> _TASK DESCRIPTION_:
List every line below containing "only".

(Records from a data source)
════
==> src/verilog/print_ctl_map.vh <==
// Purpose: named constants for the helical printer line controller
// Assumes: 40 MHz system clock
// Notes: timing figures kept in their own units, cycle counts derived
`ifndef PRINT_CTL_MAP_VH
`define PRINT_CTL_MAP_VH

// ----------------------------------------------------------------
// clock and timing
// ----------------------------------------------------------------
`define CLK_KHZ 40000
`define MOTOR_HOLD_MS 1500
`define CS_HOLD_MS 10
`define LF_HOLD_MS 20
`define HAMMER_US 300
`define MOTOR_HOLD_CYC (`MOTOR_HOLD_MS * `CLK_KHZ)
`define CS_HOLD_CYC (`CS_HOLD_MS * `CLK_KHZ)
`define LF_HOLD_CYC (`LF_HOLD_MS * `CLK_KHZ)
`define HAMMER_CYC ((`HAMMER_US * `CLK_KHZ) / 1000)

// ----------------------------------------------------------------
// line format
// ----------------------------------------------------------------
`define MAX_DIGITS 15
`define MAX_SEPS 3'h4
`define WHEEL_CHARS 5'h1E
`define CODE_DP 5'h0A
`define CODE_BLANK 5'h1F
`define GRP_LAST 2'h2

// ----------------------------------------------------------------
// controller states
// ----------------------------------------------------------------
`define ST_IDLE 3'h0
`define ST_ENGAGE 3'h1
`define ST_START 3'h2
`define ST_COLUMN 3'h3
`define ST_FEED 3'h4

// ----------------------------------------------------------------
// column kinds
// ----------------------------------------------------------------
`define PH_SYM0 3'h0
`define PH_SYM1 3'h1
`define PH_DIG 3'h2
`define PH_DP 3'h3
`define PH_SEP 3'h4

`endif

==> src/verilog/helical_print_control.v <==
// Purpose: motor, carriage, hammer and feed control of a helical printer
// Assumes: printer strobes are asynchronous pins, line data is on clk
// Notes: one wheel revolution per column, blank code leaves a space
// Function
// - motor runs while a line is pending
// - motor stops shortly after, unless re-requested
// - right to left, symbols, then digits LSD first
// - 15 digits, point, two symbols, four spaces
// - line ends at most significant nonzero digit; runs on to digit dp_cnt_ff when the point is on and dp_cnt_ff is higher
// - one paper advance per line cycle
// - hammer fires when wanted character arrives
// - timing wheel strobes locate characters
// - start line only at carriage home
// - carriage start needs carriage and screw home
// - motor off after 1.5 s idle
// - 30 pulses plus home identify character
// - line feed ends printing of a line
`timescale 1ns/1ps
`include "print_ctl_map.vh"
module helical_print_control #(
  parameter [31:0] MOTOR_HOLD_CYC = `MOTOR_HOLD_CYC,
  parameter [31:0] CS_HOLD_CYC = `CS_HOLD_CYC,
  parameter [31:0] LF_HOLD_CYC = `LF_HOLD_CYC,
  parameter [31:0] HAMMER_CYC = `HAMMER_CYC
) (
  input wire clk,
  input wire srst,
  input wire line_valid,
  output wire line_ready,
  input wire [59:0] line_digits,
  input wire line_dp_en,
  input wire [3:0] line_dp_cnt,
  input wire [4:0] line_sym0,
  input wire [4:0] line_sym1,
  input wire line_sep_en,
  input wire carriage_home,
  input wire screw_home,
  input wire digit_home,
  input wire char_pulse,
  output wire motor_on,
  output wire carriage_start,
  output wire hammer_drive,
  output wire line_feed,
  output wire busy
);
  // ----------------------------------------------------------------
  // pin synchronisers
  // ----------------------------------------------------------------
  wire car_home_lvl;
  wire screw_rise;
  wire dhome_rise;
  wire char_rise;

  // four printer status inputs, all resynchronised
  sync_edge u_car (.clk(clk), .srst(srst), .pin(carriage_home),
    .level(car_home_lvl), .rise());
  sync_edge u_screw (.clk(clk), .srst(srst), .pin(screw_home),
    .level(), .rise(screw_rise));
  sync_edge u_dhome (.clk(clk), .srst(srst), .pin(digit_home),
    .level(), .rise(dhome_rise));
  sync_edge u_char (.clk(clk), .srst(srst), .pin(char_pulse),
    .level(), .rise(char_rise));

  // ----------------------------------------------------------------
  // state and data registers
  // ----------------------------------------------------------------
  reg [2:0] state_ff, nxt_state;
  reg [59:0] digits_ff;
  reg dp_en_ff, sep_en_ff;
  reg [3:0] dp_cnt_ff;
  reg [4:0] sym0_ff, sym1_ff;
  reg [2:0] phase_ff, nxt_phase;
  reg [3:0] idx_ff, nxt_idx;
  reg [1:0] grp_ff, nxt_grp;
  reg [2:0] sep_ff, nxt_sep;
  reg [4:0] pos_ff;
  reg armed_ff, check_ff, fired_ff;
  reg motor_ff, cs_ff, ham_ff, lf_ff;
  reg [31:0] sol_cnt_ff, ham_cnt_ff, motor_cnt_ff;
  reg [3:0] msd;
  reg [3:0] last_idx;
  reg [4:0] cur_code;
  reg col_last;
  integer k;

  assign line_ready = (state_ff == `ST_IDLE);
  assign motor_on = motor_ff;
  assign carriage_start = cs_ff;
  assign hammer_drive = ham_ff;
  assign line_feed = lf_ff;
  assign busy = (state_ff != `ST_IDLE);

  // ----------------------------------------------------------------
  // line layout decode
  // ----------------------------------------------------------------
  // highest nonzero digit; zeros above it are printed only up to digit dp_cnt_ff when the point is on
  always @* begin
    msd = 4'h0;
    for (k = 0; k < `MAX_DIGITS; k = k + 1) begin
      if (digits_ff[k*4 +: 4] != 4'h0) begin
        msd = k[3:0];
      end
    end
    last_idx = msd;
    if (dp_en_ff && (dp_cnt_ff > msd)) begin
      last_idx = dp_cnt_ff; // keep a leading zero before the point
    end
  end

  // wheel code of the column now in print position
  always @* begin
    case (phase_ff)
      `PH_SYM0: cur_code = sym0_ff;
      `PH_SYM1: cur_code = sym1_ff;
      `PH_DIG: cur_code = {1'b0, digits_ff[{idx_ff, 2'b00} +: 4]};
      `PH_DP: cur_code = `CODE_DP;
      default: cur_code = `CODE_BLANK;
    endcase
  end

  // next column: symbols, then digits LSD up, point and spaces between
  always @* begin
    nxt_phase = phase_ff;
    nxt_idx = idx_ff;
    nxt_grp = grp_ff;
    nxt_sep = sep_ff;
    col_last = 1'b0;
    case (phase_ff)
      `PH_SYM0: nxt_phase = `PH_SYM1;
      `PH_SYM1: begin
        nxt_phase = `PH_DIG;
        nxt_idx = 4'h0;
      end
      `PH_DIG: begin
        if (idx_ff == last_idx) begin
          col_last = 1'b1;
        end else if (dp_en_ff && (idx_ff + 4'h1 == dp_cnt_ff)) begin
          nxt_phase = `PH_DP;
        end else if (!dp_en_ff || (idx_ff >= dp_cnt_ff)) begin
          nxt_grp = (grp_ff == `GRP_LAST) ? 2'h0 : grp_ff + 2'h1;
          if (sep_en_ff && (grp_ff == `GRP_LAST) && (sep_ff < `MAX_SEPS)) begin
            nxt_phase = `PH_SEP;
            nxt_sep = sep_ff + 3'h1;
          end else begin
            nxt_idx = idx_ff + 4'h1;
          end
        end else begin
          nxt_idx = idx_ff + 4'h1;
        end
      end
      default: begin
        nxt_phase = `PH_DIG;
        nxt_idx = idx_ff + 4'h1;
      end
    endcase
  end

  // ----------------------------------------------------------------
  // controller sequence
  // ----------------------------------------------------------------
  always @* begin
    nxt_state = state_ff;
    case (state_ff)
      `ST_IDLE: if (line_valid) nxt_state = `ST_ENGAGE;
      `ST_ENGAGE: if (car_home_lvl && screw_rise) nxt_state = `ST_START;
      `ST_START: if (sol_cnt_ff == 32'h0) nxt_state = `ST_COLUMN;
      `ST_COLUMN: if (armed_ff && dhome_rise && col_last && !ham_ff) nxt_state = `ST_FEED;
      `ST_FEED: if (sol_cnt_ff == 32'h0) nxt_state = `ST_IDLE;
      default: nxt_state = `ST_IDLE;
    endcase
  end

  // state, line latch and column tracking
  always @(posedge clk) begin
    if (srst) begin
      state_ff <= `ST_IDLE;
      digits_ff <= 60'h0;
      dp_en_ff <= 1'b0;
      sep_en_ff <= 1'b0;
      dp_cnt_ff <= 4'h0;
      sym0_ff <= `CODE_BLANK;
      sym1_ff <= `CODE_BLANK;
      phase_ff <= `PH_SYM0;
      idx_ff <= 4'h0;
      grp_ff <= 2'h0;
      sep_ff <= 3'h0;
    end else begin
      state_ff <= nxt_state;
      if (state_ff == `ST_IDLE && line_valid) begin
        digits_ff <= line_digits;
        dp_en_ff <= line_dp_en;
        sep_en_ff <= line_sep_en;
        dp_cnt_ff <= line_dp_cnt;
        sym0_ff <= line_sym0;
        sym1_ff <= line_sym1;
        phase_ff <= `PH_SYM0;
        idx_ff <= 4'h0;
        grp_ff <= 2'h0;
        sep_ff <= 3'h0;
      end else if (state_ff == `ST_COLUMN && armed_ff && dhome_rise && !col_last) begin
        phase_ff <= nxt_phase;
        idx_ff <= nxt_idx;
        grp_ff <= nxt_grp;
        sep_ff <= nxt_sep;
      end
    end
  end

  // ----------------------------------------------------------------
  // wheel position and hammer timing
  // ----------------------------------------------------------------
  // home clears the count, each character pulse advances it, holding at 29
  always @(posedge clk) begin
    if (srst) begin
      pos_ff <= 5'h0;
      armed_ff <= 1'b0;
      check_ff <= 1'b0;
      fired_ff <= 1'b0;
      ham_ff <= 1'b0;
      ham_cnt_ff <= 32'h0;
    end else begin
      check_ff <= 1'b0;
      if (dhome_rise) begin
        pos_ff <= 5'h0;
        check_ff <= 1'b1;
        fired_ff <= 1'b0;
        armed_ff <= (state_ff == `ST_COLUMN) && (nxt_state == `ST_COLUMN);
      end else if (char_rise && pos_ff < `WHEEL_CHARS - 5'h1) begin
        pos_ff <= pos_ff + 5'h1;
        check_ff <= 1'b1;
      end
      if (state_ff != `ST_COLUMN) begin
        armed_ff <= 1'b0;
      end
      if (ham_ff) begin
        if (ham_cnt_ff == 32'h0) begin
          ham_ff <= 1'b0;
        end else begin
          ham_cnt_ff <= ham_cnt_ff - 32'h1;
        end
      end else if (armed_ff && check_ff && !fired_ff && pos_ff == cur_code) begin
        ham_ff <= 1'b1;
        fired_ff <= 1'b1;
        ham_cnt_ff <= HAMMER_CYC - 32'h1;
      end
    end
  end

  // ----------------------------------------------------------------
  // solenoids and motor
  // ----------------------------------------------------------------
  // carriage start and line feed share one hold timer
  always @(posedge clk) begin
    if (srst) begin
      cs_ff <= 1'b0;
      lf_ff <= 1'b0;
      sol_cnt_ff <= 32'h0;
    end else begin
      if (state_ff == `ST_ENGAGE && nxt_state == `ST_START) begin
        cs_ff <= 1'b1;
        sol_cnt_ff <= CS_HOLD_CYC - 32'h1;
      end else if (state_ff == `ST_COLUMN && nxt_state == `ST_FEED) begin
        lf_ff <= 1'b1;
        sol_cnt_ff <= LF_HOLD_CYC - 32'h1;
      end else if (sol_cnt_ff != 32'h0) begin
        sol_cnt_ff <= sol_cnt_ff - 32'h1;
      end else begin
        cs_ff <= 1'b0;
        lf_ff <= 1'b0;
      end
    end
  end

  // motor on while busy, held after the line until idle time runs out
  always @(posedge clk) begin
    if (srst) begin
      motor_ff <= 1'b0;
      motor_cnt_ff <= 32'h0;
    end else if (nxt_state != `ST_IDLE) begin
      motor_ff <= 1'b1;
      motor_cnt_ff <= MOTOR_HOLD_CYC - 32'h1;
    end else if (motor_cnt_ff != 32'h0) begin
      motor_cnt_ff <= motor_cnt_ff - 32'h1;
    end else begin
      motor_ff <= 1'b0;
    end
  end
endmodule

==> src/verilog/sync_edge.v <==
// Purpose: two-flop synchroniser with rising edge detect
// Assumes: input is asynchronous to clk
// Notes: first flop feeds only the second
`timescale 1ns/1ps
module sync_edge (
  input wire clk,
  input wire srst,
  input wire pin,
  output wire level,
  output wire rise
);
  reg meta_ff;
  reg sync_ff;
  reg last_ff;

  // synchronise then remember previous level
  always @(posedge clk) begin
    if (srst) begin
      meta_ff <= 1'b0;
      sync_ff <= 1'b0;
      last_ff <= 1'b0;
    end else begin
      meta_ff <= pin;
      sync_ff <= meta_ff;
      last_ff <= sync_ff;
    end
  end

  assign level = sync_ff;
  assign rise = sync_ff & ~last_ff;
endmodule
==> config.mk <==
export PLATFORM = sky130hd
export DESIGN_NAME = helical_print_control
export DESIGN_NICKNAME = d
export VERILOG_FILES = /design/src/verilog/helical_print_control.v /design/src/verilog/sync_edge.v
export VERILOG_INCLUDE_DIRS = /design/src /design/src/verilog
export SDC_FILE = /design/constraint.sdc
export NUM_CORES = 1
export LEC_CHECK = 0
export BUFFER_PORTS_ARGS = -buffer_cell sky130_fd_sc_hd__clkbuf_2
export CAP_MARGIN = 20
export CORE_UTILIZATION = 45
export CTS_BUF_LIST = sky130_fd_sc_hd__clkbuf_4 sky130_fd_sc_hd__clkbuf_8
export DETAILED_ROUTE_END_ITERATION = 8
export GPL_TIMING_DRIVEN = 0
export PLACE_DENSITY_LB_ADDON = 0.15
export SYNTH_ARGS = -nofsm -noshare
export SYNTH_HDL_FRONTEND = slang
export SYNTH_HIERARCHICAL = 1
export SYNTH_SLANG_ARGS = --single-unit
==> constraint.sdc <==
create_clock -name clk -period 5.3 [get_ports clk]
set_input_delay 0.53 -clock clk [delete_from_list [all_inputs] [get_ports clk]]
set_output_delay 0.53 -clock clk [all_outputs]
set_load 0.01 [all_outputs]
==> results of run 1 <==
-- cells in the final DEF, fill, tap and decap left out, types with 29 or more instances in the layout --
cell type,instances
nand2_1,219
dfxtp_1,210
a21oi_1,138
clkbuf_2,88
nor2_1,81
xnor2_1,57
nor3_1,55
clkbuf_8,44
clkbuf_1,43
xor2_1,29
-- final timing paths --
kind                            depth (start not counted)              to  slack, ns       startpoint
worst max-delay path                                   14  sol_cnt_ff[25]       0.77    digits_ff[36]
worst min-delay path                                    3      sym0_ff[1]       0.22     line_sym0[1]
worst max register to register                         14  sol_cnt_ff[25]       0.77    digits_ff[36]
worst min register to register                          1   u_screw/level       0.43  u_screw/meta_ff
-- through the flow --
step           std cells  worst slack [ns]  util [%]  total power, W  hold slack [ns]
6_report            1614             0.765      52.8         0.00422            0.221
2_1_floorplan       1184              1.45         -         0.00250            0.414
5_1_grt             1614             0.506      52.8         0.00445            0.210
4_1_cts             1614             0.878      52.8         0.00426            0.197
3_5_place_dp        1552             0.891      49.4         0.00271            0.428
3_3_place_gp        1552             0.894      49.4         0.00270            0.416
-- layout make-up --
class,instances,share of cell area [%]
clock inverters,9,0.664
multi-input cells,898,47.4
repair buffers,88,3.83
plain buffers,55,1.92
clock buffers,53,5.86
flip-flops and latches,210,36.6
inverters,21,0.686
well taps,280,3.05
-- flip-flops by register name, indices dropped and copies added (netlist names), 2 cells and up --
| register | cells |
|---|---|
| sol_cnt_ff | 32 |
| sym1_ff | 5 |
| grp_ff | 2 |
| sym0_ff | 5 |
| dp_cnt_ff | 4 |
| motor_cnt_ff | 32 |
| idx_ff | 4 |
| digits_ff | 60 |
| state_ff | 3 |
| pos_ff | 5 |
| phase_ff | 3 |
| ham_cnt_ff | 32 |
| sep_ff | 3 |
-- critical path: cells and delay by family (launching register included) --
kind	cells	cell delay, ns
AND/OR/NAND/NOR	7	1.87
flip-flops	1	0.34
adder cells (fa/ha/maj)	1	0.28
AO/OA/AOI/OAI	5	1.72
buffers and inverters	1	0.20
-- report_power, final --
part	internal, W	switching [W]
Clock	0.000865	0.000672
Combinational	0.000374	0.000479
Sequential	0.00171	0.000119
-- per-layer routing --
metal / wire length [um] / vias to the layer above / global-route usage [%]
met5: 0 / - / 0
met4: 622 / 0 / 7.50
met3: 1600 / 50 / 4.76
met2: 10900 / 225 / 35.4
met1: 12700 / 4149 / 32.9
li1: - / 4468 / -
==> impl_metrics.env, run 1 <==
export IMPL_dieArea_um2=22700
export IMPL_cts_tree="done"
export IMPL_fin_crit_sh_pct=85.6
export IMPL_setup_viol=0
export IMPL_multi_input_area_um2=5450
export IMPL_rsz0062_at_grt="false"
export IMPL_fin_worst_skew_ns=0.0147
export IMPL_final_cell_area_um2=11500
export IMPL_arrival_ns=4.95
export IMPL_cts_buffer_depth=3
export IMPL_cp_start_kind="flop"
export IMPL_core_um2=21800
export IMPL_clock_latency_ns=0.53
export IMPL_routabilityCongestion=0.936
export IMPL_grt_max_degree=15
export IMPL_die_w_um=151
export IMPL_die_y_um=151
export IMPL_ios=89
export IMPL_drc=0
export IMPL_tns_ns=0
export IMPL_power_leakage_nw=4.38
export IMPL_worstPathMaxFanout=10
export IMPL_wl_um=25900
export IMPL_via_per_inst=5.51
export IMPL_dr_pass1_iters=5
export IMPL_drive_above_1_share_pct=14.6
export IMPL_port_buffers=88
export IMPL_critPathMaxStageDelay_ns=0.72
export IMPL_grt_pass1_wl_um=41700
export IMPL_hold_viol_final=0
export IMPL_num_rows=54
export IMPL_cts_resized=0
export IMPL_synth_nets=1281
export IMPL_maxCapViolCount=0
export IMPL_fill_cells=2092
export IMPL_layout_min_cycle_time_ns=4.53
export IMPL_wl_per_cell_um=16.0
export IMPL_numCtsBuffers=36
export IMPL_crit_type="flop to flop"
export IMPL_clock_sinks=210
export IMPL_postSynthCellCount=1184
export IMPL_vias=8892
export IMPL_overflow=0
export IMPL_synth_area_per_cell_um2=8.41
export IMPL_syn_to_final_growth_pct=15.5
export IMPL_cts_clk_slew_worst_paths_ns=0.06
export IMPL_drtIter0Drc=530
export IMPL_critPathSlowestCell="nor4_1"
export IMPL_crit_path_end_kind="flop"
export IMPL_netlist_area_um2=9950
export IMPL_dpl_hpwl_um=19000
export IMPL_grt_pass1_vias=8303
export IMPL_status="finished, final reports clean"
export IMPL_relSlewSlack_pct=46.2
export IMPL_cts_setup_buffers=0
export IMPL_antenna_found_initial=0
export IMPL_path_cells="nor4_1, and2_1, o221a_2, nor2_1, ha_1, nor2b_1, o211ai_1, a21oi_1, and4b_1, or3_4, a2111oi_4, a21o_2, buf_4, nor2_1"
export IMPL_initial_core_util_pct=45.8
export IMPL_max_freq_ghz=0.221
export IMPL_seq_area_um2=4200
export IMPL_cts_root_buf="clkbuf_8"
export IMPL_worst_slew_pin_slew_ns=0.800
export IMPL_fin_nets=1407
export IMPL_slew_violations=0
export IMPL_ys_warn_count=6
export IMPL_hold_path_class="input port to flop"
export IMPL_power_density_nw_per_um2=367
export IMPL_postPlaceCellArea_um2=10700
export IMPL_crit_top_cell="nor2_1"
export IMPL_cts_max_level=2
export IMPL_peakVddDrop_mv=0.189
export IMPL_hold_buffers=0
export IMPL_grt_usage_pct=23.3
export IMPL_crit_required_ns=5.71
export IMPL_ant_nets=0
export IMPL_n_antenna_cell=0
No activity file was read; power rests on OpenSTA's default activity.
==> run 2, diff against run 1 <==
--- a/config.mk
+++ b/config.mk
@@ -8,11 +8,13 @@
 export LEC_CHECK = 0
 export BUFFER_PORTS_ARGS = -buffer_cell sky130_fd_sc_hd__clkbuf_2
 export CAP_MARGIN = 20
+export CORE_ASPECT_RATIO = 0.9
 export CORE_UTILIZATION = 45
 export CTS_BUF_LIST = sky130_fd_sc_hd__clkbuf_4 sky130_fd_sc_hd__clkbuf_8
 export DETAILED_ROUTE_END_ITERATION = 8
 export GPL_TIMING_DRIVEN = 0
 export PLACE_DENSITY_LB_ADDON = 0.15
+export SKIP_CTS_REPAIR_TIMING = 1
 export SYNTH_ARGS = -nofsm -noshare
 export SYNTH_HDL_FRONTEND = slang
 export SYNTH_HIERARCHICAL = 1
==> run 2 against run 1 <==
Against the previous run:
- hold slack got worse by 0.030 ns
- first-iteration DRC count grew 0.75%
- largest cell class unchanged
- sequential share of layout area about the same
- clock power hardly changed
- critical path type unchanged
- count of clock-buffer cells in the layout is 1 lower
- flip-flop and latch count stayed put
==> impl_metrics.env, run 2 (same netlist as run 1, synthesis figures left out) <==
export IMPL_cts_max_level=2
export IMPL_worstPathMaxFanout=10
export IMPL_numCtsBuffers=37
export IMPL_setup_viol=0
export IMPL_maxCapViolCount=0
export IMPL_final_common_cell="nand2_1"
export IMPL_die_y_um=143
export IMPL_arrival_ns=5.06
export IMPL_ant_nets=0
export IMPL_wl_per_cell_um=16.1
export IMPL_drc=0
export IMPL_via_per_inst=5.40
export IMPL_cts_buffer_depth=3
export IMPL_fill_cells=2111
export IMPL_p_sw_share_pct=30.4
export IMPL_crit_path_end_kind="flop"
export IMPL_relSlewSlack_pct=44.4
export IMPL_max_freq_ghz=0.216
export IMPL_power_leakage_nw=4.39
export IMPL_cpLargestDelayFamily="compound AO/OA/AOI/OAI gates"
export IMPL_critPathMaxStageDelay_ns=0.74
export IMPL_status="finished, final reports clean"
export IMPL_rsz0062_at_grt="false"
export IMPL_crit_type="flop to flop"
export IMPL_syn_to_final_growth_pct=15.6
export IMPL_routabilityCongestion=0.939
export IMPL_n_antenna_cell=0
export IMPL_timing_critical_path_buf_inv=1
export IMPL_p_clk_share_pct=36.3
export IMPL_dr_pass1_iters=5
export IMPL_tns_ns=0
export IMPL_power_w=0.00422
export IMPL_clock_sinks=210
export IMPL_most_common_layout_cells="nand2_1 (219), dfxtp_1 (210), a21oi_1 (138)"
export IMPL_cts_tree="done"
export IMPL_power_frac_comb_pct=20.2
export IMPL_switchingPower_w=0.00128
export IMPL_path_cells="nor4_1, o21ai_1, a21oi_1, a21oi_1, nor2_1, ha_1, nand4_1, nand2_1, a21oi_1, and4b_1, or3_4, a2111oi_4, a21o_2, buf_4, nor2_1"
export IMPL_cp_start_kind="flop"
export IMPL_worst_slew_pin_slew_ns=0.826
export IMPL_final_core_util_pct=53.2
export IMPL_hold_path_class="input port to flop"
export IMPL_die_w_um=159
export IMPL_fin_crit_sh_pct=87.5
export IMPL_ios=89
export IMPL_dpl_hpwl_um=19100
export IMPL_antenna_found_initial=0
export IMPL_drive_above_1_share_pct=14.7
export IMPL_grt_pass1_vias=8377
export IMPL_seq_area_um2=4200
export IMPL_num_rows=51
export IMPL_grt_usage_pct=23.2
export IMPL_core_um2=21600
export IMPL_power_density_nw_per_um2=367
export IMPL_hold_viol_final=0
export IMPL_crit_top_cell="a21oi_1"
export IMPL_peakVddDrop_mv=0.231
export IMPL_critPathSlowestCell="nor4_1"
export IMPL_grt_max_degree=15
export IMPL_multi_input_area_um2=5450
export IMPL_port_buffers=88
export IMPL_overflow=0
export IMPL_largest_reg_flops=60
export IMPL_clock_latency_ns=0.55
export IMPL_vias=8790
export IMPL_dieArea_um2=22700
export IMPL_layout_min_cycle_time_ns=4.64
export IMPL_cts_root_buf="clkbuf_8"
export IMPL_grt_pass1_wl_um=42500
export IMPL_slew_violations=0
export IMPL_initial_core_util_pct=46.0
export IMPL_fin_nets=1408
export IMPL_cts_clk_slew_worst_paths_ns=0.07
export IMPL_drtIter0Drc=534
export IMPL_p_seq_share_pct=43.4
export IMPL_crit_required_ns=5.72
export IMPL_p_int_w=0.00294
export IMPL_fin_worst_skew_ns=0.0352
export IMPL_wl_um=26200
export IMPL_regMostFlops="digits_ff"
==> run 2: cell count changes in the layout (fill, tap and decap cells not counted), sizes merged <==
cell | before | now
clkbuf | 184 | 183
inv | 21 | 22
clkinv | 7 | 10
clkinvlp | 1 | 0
════
> _EXERCISE RESULT_:
// - start line only at carriage home
  // highest nonzero digit; zeros above it are printed only up to digit dp_cnt_ff when the point is on
// Notes: first flop feeds only the second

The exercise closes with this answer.